**Try it:** Find the string "does" in the records. Copy every line it appears in.

START Task inputs

Background: an optimization exercise with open tools, aiming at small area. Do not read the settings as production practice. In this exercise RTL edits were held to simulation tests only and were not proved equivalent to the original.

==> flow/design.v (excerpt) <==
module col_ycc2rgb (
    input  wire        clk,
    input  wire        rst,
    input  wire        in_valid,
    input  wire [1:0]  depth,
    input  wire        full_range,
    input  wire        yc2020,
    input  wire [15:0] y,
    input  wire [15:0] cb,
    input  wire [15:0] cr,
    output reg         out_valid,
    output reg  [15:0] out_r,
    output reg  [15:0] out_g,
    output reg  [15:0] out_b
);
    wire [3:0] fmt = {yc2020, full_range, depth};
    wire a1_0;
    wire pp1;
    wire pp2;
    wire pp3;
    wire pp4;
    wire pp5;
    wire pp6;
    wire pp7;
    wire pp8;
    wire pp9;
    wire pp10;
    wire pp11;
    wire pp12;
    wire pp13;
    wire pp14;
    wire pp15;
    wire pp16;
    wire a1_17;
    wire pp18;
    wire pp19;
    wire pp20;
    wire pp21;
    wire pp22;
    wire pp23;
    wire pp24;
    wire pp25;
    wire pp26;
    wire pp27;
    wire pp28;
    wire pp29;
    wire pp30;
    wire pp31;
    wire pp32;
    wire pp33;
    wire sg34;
    wire a1_35;
    wire a2_36;
    wire pp37;
    wire pp38;
    wire pp39;
    wire pp40;
    wire pp41;
    wire pp42;
    wire pp43;
    wire pp44;
    wire pp45;
    wire pp46;
    wire pp47;
    wire pp48;
    wire pp49;
    wire pp50;
    wire pp51;
    wire pp52;
    wire pp53;
    wire a1_54;
    wire pp55;
    wire pp56;
    wire pp57;
    wire pp58;
    wire pp59;
    wire pp60;
    wire pp61;
    wire pp62;
    wire pp63;
    wire pp64;
    wire pp65;
    wire pp66;
    wire pp67;
    wire pp68;
    wire pp69;
    wire pp70;
    wire a1_71;
    wire pp72;
    wire pp73;
    wire pp74;
    wire pp75;
    wire pp76;
    wire pp77;
    wire pp78;
    wire pp79;
    wire pp80;
    wire pp81;
    wire pp82;
    wire pp83;
    wire pp84;
    wire pp85;
    wire pp86;
    wire pp87;
    wire a1_88;
    wire pp89;
    wire pp90;
    wire pp91;
    wire pp92;
    wire pp93;
    wire pp94;
    wire pp95;
    wire pp96;
    wire pp97;
    wire pp98;
    wire pp99;
    wire pp100;
    wire pp101;
    wire pp102;
    wire pp103;
    wire pp104;
    wire a1_105;
    wire pp106;
    wire pp107;
    wire pp108;
    wire pp109;
    wire pp110;
    wire pp111;
    wire pp112;
    wire pp113;
    wire pp114;
    wire pp115;
    wire pp116;
    wire pp117;
    wire pp118;
    wire pp119;
  ...
export LEC_CHECK = 0
export ABC_AREA = 1
export CAP_MARGIN = 20
export CORE_MARGIN = 2
export CORE_UTILIZATION = 50
export CTS_BUF_LIST = sky130_fd_sc_hd__clkbuf_4 sky130_fd_sc_hd__clkbuf_8
export GPL_TIMING_DRIVEN = 0
export SLEW_MARGIN = 20
export SYNTH_HIERARCHICAL = 1
create_clock -name core_clock -period 12.0 [get_ports {clk}]
standard.sh (not shown) runs the stock make flow with config.mk's settings and CLKGATE_MAP_FILE= SYNTH_SCRIPT=/design/flow/synth_recipe.tcl, a recipe that flattens the netlist after the stock synthesis.
==> flow/flow/run.sh <==
#!/bin/bash
# The standard layout (standard.sh, unchanged synthesis), with each port
# buffer made from the smallest buffer cell instead of a delay buffer.
set -e
cd "$(dirname "$0")/.."
export BUFFER_PORTS_ARGS="-buffer_cell sky130_fd_sc_hd__buf_1"
bash standard.sh > standard.log 2>&1
The baseline finished with timing, DRC and antenna clean.
==> next run, changes <==
Settings changed: CTS_BUF_LIST sky130_fd_sc_hd__clkbuf_4 sky130_fd_sc_hd__clkbuf_8 to default, GPL_TIMING_DRIVEN 0 to default.
What happened: Synthesized area is unchanged. Hold slack improves by 12 ps. Via count decreases by 3.7%. Design area rose by 1.2%. Setup slack gets better by 18 ps. Routed wire length is lower by 9.4%. Die area does not change. Global-route usage went down by 4.4 points. Core utilization grows by 0.66 points.
==> next run, changes <==
--- a/flow/flow/run.sh
+++ b/flow/flow/run.sh
@@ -5,3 +5,3 @@
 cd "$(dirname "$0")/.."
-export BUFFER_PORTS_ARGS="-buffer_cell sky130_fd_sc_hd__buf_1"
+export BUFFER_PORTS_ARGS="-buffer_cell sky130_fd_sc_hd__buf_2"
 bash standard.sh > standard.log 2>&1
Outcome:
- The changed run completed with no timing, DRC or antenna violations
- wire length is lower by a few percent
- worst setup slack gets better by 110 ps
- sequential cell count is unchanged
- synthesized area is unchanged
- final area goes down slightly
- utilization came out lower by 0.50 points
==> next run, changes <==
--- a/flow/flow/run.sh
+++ b/flow/flow/run.sh
@@ -5,3 +5,3 @@
 cd "$(dirname "$0")/.."
-export BUFFER_PORTS_ARGS="-buffer_cell sky130_fd_sc_hd__buf_2"
+export BUFFER_PORTS_ARGS="-buffer_cell sky130_fd_sc_hd__buf_1"
 bash standard.sh > standard.log 2>&1
Settings changed: GPL_TIMING_DRIVEN from default to 0.
Effect: Synthesized cell count stays the same. Final area hardly moves. Hold slack improves by 12 ps. Synthesized area stays the same. Global-route usage goes up by 5.6 points. Worst setup slack gets worse by 170 ps. Clock-buffer cell count rose by 1. Via count rises by about 6%. Utilization is about the same.
==> next run, changes <==
--- a/flow/flow/run.sh
+++ b/flow/flow/run.sh
@@ -6,2 +6,3 @@
 export BUFFER_PORTS_ARGS="-buffer_cell sky130_fd_sc_hd__buf_1"
+export REMOVE_ABC_BUFFERS=1
 bash standard.sh > standard.log 2>&1
Settings changed: CTS_BUF_LIST from default to sky130_fd_sc_hd__clkbuf_4 sky130_fd_sc_hd__clkbuf_8.
Non-clock buffer count goes down by 118.
Core utilization barely changes.
Wire length went down by about a fifth.
Clock-buffer cell count shrinks by 1.
==> next run, changes <==
==> flow/run.sh (new file) <==
#!/bin/bash
# synth_recipe.tcl (not shown) runs the flow's synth.tcl, then flattens the netlist and writes it again
# the make line also repeats each setting of config.mk as NAME=value (left out here)
make -C /OpenROAD-flow-scripts/flow DESIGN_CONFIG=/design/flow/config.mk WORK_HOME=/design/flow/orfs CLKGATE_MAP_FILE= SYNTH_SCRIPT=/design/flow/synth_recipe.tcl finish
Settings changed: CTS_BUF_LIST sky130_fd_sc_hd__clkbuf_4 sky130_fd_sc_hd__clkbuf_8 to default, GPL_TIMING_DRIVEN 0 to default.
removed: flow/flow/run.sh
removed: flow/standard.sh
Effect:
- The changed run passed the timing, design-rule and antenna checks
- synthesized area is unchanged
- sequential share of layout area goes down by 0.13 points
- sequential cell count does not change
- critical path depth goes up by 8
- fmax goes up by about 2%

## re-timing with driven ports
In the flow no input, the clock included, has a driving cell. The finished layouts below were timed again as built, in two steps.
Step 1 sets driving cells, clkbuf_16 on the clock port and buf_2 on the other inputs (assumed; they add their load-dependent delay and slew).
Step 2 moves the port delays by t, midway between the first and last clock arrival at a register: inputs arrive t later, outputs are due t later. That takes back most of the time a late clock gives input paths.
a / b / c = ideal ports / drivers / drivers and shift; a / b = the first two.
run | shift t [ns] | slack for setup (ns) | worst register clock-pin slew, ns | worst slew at a driven data input, ns
the first run | 0.357 | 0.462 / 0.479 / 0.122 | 0.10 / 0.10 | 0.04
the second run | 0.348 | 0.480 / 0.414 / 0.066 | 0.08 / 0.08 | 0.10
the third run | 0.349 | 0.586 / 0.609 / 0.260 | 0.08 / 0.08 | 0.07
the fourth run | 0.342 | 0.415 / 0.426 / 0.084 | 0.07 / 0.07 | 0.04
the fifth run | 0.391 | 0.393 / 0.418 / 0.027 | 0.11 / 0.11 | 0.06
the sixth run | 0.354 | 0.627 / 0.638 / 0.284 | 0.07 / 0.07 | 0.05
After both steps setup and hold are still met in every run listed. The setup slack of the second run, which loses most, moves by -0.066 ns with the drivers and by -0.414 ns with both steps.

END Task inputs

**Task answer:**
What happened: Synthesized area is unchanged. Hold slack improves by 12 ps. Via count decreases by 3.7%. Design area rose by 1.2%. Setup slack gets better by 18 ps. Routed wire length is lower by 9.4%. Die area does not change. Global-route usage went down by 4.4 points. Core utilization grows by 0.66 points.
- sequential cell count does not change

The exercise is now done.